● **WHAT YOU HAVE TO DO**
Your answer needs to include each line of the records in which the string "taken" can be found.
== == ==
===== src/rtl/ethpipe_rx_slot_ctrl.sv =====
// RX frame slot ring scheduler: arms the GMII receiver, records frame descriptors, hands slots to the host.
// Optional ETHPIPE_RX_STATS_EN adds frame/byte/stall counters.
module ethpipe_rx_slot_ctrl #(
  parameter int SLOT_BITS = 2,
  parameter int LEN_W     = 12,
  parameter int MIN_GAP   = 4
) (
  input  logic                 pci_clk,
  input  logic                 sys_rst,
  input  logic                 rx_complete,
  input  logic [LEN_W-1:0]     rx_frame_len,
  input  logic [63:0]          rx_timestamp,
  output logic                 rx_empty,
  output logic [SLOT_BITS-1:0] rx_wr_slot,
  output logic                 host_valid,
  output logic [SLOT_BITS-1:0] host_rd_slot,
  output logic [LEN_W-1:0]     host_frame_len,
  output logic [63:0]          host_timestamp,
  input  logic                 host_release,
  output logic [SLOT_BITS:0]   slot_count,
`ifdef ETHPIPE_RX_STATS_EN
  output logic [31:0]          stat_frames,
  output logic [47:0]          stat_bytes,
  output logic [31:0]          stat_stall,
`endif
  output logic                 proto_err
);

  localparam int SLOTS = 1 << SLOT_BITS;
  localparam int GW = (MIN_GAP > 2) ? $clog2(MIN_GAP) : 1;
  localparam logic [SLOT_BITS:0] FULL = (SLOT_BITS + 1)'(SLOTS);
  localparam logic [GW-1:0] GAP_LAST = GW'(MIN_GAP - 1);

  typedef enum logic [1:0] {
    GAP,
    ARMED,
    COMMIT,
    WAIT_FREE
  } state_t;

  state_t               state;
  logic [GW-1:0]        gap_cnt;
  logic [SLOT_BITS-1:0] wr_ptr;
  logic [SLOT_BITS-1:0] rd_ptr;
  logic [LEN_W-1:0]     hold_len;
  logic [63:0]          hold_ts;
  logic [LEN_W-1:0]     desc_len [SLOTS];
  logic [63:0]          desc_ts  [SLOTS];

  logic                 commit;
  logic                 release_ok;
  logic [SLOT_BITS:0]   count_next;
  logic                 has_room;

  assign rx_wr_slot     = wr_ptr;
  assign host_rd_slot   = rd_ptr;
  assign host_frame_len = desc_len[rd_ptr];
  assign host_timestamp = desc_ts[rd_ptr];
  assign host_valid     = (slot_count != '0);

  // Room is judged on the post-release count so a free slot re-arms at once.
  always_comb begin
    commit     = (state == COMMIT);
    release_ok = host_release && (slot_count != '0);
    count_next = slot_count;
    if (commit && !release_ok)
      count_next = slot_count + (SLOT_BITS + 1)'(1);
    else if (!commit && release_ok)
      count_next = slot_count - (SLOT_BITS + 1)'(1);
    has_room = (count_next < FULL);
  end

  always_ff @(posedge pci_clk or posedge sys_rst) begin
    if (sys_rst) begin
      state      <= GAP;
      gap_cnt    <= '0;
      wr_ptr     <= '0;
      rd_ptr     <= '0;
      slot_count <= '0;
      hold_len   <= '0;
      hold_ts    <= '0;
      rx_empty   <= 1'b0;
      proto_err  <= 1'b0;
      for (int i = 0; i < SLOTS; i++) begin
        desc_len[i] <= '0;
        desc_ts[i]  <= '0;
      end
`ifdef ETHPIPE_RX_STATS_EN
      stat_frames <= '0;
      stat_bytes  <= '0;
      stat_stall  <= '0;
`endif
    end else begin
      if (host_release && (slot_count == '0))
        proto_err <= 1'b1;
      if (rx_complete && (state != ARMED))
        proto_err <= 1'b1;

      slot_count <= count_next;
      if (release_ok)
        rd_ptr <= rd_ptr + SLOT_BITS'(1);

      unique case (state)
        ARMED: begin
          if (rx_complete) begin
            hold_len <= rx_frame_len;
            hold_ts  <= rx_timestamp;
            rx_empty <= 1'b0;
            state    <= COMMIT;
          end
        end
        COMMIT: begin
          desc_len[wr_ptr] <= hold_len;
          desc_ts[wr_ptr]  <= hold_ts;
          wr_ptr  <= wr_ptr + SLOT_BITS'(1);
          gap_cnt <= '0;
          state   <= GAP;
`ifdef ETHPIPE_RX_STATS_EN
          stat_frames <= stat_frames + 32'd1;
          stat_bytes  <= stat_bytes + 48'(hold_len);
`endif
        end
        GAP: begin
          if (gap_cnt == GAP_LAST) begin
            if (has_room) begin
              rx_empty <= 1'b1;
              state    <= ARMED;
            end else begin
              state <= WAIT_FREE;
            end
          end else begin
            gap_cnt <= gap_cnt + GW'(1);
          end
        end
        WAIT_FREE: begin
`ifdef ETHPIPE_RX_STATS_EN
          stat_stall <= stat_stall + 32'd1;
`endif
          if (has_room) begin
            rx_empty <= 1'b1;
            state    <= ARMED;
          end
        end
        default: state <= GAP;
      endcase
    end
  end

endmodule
== == ==
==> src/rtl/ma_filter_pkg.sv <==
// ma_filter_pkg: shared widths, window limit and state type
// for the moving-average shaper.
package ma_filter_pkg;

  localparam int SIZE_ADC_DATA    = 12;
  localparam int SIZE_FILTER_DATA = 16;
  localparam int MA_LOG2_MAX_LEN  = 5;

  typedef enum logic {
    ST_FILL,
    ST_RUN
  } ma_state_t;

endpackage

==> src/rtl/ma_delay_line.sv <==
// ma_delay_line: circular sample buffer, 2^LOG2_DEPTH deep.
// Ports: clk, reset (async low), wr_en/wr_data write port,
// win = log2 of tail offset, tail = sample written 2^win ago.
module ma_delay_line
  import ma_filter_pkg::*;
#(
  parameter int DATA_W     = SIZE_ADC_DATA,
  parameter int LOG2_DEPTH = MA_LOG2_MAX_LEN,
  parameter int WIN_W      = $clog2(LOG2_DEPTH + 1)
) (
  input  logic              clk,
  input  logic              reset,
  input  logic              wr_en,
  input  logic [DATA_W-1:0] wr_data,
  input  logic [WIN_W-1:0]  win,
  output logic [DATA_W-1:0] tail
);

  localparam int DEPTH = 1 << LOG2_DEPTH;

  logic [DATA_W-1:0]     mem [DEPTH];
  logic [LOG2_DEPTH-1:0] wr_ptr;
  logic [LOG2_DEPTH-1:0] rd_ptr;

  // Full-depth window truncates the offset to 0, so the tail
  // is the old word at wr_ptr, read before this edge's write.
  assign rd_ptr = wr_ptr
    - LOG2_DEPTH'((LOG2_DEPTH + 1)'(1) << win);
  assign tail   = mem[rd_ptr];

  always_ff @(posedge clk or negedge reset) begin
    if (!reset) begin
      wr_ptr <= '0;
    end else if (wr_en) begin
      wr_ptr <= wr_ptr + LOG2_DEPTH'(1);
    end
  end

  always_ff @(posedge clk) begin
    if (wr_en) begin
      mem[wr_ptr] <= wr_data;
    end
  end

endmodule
== == ==
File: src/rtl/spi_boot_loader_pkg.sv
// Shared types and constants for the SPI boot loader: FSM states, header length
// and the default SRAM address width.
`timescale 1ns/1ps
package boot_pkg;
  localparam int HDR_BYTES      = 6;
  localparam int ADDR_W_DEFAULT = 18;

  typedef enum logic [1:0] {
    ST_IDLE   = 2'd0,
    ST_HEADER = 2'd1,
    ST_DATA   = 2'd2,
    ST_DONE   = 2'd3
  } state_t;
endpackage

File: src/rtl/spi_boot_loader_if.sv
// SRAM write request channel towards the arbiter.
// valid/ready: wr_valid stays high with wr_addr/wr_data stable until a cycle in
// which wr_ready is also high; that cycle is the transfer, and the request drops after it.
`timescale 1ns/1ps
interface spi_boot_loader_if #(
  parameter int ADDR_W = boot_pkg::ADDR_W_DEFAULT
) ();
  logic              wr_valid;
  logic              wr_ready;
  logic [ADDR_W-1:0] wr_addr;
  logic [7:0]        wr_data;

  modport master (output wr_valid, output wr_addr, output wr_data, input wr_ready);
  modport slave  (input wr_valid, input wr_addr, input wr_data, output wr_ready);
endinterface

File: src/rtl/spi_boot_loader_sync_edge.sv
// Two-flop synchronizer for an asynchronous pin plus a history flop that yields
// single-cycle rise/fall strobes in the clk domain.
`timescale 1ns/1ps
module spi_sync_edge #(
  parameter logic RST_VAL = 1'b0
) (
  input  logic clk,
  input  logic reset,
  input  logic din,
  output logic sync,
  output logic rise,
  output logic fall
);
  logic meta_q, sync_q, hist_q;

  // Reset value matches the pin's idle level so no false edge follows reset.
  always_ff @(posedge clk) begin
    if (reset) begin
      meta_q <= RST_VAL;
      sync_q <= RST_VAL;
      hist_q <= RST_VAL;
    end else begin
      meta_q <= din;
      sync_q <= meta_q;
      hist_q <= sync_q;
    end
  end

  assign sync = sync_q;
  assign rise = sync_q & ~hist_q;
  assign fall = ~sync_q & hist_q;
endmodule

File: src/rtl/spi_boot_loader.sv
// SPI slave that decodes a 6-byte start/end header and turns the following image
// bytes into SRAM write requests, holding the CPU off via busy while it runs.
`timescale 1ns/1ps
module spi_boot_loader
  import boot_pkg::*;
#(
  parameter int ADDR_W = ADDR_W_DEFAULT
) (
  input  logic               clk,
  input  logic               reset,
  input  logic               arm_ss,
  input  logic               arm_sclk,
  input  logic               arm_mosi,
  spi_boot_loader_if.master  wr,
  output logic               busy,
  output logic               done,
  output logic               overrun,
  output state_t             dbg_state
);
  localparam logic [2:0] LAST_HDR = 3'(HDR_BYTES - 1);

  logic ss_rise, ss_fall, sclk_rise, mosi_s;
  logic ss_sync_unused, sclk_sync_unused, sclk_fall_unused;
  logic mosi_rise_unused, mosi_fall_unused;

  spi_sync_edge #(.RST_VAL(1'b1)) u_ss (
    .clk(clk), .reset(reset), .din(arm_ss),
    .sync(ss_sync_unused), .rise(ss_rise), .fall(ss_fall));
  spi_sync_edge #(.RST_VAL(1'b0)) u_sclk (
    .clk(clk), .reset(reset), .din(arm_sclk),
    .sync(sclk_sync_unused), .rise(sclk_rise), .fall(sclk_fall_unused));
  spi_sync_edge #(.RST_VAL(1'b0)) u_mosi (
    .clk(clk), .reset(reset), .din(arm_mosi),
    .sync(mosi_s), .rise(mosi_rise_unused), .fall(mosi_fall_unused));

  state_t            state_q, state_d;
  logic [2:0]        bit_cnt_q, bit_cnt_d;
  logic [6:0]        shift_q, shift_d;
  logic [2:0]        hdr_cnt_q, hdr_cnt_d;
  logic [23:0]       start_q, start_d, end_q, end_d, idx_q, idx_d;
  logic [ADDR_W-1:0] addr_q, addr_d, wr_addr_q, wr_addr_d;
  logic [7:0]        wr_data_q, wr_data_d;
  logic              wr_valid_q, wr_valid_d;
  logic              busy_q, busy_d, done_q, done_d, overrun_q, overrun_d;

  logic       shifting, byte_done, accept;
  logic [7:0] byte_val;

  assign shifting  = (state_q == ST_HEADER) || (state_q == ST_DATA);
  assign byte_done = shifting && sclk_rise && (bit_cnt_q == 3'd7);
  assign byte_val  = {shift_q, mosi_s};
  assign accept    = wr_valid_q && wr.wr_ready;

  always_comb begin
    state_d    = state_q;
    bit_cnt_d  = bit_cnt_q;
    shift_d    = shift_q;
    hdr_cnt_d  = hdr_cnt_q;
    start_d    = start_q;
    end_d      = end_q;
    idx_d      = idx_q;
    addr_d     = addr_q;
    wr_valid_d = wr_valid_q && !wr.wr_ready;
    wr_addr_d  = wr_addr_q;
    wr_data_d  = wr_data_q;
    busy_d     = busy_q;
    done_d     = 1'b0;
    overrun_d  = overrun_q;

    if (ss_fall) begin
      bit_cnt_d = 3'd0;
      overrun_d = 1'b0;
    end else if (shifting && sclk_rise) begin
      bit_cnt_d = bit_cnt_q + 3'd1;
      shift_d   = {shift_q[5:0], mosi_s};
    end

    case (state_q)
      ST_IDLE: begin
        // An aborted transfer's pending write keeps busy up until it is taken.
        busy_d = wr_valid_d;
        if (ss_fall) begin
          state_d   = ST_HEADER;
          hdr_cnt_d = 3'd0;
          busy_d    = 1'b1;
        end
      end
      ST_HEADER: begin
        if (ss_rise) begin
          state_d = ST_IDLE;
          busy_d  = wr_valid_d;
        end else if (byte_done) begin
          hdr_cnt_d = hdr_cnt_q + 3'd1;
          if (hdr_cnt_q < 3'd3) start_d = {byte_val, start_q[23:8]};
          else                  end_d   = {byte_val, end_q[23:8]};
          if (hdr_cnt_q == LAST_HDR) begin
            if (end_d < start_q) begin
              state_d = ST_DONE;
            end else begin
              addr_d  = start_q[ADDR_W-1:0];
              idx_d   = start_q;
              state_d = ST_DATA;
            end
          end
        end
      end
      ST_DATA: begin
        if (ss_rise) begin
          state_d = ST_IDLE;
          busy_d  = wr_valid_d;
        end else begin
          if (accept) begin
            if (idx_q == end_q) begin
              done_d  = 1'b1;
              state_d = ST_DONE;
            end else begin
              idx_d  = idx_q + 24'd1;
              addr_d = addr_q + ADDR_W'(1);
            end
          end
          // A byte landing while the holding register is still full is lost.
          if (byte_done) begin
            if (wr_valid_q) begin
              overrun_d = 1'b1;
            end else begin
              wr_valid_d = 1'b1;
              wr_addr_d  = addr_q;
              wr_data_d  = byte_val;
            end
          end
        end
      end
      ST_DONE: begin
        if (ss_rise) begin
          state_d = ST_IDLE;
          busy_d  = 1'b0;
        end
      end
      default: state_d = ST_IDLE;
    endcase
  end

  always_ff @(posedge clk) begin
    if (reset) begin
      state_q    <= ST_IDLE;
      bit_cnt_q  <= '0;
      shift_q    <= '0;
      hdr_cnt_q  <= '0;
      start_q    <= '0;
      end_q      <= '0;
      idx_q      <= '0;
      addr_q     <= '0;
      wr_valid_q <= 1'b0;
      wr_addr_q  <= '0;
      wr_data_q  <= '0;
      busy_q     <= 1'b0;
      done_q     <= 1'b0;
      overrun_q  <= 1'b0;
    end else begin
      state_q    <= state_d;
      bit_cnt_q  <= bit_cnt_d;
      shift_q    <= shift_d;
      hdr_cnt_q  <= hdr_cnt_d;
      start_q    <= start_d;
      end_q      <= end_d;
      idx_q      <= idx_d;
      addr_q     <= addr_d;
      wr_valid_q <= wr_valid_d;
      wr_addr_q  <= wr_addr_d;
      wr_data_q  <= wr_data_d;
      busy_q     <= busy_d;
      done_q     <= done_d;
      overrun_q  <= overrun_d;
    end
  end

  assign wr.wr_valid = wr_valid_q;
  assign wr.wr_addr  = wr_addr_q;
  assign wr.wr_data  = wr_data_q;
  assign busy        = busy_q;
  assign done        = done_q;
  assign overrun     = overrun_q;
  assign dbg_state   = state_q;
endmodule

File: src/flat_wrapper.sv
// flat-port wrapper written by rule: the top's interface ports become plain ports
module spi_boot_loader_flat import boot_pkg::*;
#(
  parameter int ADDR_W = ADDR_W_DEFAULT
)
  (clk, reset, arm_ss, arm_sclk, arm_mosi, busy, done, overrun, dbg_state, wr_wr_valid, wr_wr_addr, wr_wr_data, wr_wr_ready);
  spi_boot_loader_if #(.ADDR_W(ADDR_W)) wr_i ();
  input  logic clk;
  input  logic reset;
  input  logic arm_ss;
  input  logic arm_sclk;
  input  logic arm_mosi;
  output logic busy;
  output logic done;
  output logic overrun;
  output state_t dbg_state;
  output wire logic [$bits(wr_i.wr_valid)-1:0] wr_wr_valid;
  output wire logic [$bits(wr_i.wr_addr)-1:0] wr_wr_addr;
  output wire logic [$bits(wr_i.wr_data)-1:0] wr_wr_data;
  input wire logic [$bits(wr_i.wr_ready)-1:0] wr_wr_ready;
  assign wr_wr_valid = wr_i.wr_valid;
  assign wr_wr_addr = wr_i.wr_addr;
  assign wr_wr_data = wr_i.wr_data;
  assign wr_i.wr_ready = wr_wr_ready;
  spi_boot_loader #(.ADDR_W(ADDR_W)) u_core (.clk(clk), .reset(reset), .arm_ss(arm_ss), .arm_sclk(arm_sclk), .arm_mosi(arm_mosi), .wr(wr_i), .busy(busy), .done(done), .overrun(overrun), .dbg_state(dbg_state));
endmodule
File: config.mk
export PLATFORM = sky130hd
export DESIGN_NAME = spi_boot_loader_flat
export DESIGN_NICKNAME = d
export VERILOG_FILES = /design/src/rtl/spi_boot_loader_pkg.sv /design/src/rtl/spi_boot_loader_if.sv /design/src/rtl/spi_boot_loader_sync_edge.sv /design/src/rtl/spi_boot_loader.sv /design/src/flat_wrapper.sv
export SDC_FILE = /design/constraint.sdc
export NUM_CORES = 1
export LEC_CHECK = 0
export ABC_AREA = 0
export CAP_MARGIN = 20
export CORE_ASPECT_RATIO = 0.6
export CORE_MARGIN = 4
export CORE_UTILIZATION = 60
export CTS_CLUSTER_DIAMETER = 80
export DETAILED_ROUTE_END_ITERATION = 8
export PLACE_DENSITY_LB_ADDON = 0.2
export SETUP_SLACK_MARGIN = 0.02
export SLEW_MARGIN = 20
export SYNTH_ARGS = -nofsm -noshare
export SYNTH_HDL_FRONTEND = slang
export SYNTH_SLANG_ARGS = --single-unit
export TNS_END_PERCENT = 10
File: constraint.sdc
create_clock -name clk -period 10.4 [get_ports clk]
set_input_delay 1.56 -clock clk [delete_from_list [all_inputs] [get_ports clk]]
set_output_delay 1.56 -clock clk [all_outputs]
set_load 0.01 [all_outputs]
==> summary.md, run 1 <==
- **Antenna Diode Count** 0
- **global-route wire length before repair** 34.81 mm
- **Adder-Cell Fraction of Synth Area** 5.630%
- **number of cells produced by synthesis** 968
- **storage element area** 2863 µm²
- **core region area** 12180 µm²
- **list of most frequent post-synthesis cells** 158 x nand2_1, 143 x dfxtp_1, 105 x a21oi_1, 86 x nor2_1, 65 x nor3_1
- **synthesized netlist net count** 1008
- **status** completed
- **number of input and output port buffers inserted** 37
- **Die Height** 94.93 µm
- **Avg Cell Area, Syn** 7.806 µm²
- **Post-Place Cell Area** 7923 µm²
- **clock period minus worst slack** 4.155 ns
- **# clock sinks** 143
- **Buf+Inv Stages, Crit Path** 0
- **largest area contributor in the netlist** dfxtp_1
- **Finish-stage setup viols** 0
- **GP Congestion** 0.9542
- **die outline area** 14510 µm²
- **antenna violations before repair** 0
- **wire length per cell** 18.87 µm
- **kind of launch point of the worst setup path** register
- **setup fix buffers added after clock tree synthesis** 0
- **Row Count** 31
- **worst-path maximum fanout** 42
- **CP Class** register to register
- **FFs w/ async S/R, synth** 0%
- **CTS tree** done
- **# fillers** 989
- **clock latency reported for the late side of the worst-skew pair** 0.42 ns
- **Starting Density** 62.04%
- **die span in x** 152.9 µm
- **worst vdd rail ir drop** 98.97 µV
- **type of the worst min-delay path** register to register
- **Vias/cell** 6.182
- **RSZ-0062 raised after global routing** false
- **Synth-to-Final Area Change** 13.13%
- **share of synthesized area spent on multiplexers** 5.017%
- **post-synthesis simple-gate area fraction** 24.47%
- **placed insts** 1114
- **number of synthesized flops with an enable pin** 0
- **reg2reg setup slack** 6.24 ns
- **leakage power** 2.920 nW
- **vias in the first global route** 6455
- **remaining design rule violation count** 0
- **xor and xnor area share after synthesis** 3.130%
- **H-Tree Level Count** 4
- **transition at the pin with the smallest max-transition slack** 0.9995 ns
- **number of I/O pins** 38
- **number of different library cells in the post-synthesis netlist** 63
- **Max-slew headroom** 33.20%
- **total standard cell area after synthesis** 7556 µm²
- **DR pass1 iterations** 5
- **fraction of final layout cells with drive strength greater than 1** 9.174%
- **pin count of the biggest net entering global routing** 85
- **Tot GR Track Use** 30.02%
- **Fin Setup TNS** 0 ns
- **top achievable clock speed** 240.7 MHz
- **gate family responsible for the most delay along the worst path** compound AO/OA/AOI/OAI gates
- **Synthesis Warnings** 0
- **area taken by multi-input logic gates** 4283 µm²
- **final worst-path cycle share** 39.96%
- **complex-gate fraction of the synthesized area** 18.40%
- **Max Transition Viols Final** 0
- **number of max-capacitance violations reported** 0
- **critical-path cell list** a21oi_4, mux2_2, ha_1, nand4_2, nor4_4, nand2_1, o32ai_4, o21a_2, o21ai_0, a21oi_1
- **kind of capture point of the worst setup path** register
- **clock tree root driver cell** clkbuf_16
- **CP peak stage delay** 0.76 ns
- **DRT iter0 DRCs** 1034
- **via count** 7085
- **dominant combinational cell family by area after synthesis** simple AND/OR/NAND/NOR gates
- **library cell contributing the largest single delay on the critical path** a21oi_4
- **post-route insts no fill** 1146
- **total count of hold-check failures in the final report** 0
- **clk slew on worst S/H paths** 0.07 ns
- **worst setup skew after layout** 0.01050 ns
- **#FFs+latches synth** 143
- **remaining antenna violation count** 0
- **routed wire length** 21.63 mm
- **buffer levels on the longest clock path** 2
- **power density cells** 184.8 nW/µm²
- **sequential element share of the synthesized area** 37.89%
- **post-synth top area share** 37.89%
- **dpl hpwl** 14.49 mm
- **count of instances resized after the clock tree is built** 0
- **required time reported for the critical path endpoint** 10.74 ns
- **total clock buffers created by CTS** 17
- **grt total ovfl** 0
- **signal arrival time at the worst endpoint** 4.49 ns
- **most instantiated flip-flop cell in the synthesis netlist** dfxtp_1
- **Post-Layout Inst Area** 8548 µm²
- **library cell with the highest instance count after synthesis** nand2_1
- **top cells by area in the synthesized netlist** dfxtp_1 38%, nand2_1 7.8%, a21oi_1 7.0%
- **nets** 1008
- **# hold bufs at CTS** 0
== == ==
● **WRITTEN ANSWER**
        // An aborted transfer's pending write keeps busy up until it is taken.
- **area taken by multi-input logic gates** 4283 µm²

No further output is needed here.